Asal tahu saja, pada akhir tahun 2020 jumlah dana kelolaan reksadana terproteksi sebesar Rp 145,27 triliun. Namun, pada akhir Mei hanya tersisa Rp 98,62 triliun. Artinya, dalam lima bulan terakhir penyusutan dana kelolaannya sudah mencapai 32,11%. Banyak kalangan menilai, prospek reksadana terproteksi ke depan semakin suram.
Direktur Panin Asset Management Rudiyanto menjelaskan prospek reksadana terproteksi sebenarnya tergantung pada segmennya. Jika reksadana terproteksi untuk retail, Rudiyanto meyakini prospek ke depannya masih akan menarik. Namun, untuk segmen institusi, nasib reksadana terproteksi ada di ujung tanduk.
Rudiyanto menyebut hal ini ada kaitannya dengan pajak yang berlaku. Saat ini, produk reksadana dikenai pajak 10%, sementara pajak obligasi sebesar 15%. Namun, belakangan ini berkembang wacana bahwa pemerintah akan mengurangi besaran pajak obligasi dari 15% menjadi 10%.

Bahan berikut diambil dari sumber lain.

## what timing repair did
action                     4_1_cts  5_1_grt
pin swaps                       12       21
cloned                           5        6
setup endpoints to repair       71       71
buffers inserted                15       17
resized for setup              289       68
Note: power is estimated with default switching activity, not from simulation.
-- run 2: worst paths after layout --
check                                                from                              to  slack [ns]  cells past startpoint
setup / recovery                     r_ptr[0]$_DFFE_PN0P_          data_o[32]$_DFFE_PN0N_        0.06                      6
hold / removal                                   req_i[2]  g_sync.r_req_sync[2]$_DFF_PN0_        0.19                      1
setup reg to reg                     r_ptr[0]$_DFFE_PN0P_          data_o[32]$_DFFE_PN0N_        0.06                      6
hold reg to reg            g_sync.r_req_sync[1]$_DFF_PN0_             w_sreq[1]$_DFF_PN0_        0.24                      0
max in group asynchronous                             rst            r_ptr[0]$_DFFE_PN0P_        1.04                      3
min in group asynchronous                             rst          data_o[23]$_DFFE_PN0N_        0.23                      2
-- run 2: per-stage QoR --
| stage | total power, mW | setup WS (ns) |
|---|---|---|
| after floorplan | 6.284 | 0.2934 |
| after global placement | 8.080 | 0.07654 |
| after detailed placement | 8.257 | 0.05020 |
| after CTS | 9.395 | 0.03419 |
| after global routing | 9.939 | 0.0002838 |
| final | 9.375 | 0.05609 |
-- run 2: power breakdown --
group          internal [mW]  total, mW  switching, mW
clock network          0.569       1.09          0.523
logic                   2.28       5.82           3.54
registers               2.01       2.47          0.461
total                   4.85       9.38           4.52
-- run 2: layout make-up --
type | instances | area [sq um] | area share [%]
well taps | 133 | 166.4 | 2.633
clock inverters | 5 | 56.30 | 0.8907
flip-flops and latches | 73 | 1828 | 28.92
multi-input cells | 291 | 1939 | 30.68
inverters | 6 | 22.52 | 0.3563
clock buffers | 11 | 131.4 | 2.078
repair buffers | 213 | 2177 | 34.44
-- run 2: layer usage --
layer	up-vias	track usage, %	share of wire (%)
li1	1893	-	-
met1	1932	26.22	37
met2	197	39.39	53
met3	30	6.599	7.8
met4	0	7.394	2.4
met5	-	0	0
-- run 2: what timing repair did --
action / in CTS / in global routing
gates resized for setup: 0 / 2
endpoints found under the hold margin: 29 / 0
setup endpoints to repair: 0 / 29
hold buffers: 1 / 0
### src/rtl/vga_sync_gen.sv
// ---------------------------------------------------------------------------
// vga_sync_gen
//
// Purpose:
//   Raster timing generator for a VGA-style display. A horizontal pixel
//   counter and a vertical line counter step once per enabled pixel tick and
//   wrap at the end of each line and frame. Sync pulses, the visible-area
//   flag, end-of-line/frame flags and a frame-start pulse are decoded from
//   the *next* counter values and registered. Every output therefore changes
//   on the same edge as the position it describes: there is no skew between
//   position and decodes.
//
// Parameters:
//   H_VIEW, H_FRONT, H_SYNC, H_BACK : horizontal timing, in pixels
//   V_VIEW, V_FRONT, V_SYNC, V_BACK : vertical timing, in lines
//   SYNC_ACTIVE_LOW                 : 1 = sync pulses drive low, 0 = high
//
// Ports:
//   clk         in   1  pixel clock, all state on the rising edge
//   reset       in   1  synchronous, active-high, overrides en
//   en          in   1  pixel-tick enable, state advances only when high
//   hpos        out 10  horizontal position, 0..H_TOTAL-1
//   vpos        out 10  vertical position, 0..V_TOTAL-1
//   hsync       out  1  horizontal sync
//   vsync       out  1  vertical sync (asserted for whole lines)
//   visible     out  1  position lies inside the active picture
//   hmax        out  1  hpos == H_TOTAL-1
//   vmax        out  1  vpos == V_TOTAL-1
//   frame_start out  1  one-tick pulse on the frame wrap into (0,0)
//   frame       out  8  frame counter, wraps modulo 256
// ---------------------------------------------------------------------------
module vga_sync_gen #(
  parameter int H_VIEW          = 640,
  parameter int H_FRONT         = 16,
  parameter int H_SYNC          = 96,
  parameter int H_BACK          = 48,
  parameter int V_VIEW          = 480,
  parameter int V_FRONT         = 10,
  parameter int V_SYNC          = 2,
  parameter int V_BACK          = 33,
  parameter int SYNC_ACTIVE_LOW = 1
) (
  input  logic       clk,
  input  logic       reset,
  input  logic       en,
  output logic [9:0] hpos,
  output logic [9:0] vpos,
  output logic       hsync,
  output logic       vsync,
  output logic       visible,
  output logic       hmax,
  output logic       vmax,
  output logic       frame_start,
  output logic [7:0] frame
);

  localparam int H_TOTAL = H_VIEW + H_FRONT + H_SYNC + H_BACK;
  localparam int V_TOTAL = V_VIEW + V_FRONT + V_SYNC + V_BACK;

  // Counter end points and decode boundaries, sized to the position width.
  localparam logic [9:0] H_LAST   = 10'(H_TOTAL - 1);
  localparam logic [9:0] V_LAST   = 10'(V_TOTAL - 1);
  localparam logic [9:0] H_VIS    = 10'(H_VIEW);
  localparam logic [9:0] V_VIS    = 10'(V_VIEW);
  localparam logic [9:0] HS_START = 10'(H_VIEW + H_FRONT);
  localparam logic [9:0] HS_END   = 10'(H_VIEW + H_FRONT + H_SYNC);
  localparam logic [9:0] VS_START = 10'(V_VIEW + V_FRONT);
  localparam logic [9:0] VS_END   = 10'(V_VIEW + V_FRONT + V_SYNC);

  // Maps a logical "pulse active" flag onto the configured pin polarity.
  function automatic logic sync_level(input logic active);
    if (SYNC_ACTIVE_LOW != 0) begin
      return ~active;
    end else begin
      return active;
    end
  endfunction

  // Idle level of both sync outputs, used by reset.
  localparam logic SYNC_IDLE = (SYNC_ACTIVE_LOW != 0) ? 1'b1 : 1'b0;

  // State registers.
  logic [9:0] hpos_r;
  logic [9:0] vpos_r;
  logic [7:0] frame_r;
  logic       hsync_r;
  logic       vsync_r;
  logic       visible_r;
  logic       hmax_r;
  logic       vmax_r;
  logic       frame_start_r;

  // Next-state values and decodes of those values.
  logic [9:0] hpos_s;
  logic [9:0] vpos_s;
  logic       frame_wrap_s;
  logic       hsync_act_s;
  logic       vsync_act_s;
  logic       visible_s;
  logic       hmax_s;
  logic       vmax_s;

  // Next position: step right, wrap to the next line, wrap to the next frame.
  // The ">=" compares fold any out-of-range value straight back to 0, so the
  // counters cannot get stuck outside their legal ranges.
  always_comb begin
    hpos_s       = hpos_r;
    vpos_s       = vpos_r;
    frame_wrap_s = 1'b0;
    if (en) begin
      if (hpos_r >= H_LAST) begin
        hpos_s = 10'd0;
        if (vpos_r >= V_LAST) begin
          vpos_s       = 10'd0;
          frame_wrap_s = 1'b1;
        end else begin
          vpos_s = vpos_r + 10'd1;
        end
      end else begin
        hpos_s = hpos_r + 10'd1;
      end
    end else begin
      hpos_s = hpos_r;
      vpos_s = vpos_r;
    end
  end

  // Decodes of the next position; registering these keeps them aligned
  // with the position registers.
  always_comb begin
    hsync_act_s = (hpos_s >= HS_START) && (hpos_s < HS_END);
    vsync_act_s = (vpos_s >= VS_START) && (vpos_s < VS_END);
    visible_s   = (hpos_s < H_VIS) && (vpos_s < V_VIS);
    hmax_s      = (hpos_s == H_LAST);
    vmax_s      = (vpos_s == V_LAST);
  end

  // Position, frame count and registered decodes; reset overrides en.
  always_ff @(posedge clk) begin
    if (reset) begin
      hpos_r        <= 10'd0;
      vpos_r        <= 10'd0;
      frame_r       <= 8'd0;
      hsync_r       <= SYNC_IDLE;
      vsync_r       <= SYNC_IDLE;
      visible_r     <= 1'b1;
      hmax_r        <= 1'b0;
      vmax_r        <= 1'b0;
      frame_start_r <= 1'b0;
    end else if (en) begin
      hpos_r        <= hpos_s;
      vpos_r        <= vpos_s;
      frame_r       <= frame_wrap_s ? (frame_r + 8'd1) : frame_r;
      hsync_r       <= sync_level(hsync_act_s);
      vsync_r       <= sync_level(vsync_act_s);
      visible_r     <= visible_s;
      hmax_r        <= hmax_s;
      vmax_r        <= vmax_s;
      frame_start_r <= frame_wrap_s;
    end else begin
      // Everything holds except the frame pulse, which must not stretch
      // across idle cycles.
      frame_start_r <= 1'b0;
    end
  end

  assign hpos        = hpos_r;
  assign vpos        = vpos_r;
  assign frame       = frame_r;
  assign hsync       = hsync_r;
  assign vsync       = vsync_r;
  assign visible     = visible_r;
  assign hmax        = hmax_r;
  assign vmax        = vmax_r;
  assign frame_start = frame_start_r;

endmodule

Baca Juga: Asabri butuh suntikan dana Rp 15,16 triliun
“Jika benefit pajak ini hilang di mana tarif pajak turun ke 10%, maka akan menyebabkan penurunan minat di segmen korporasi. Dengan besaran pajak yang sama, reksadana terproteksi pun tak lagi menarik,” ujar Rudiyanto kepada Kontan.co.id, Jumat (11/6).
Senada, Head of Investment Research Infovesta Utama Wawan Hendrayana juga menyebut saat ini memang periode yang sulit bagi reksadana terproteksi. Banyak investor reksadana terproteksi yang sedang mengambil posisi wait and see. Hal ini pun membuat banyak manajer investasi tidak mengganti produk reksadana terproteksi yang sudah jatuh tempo.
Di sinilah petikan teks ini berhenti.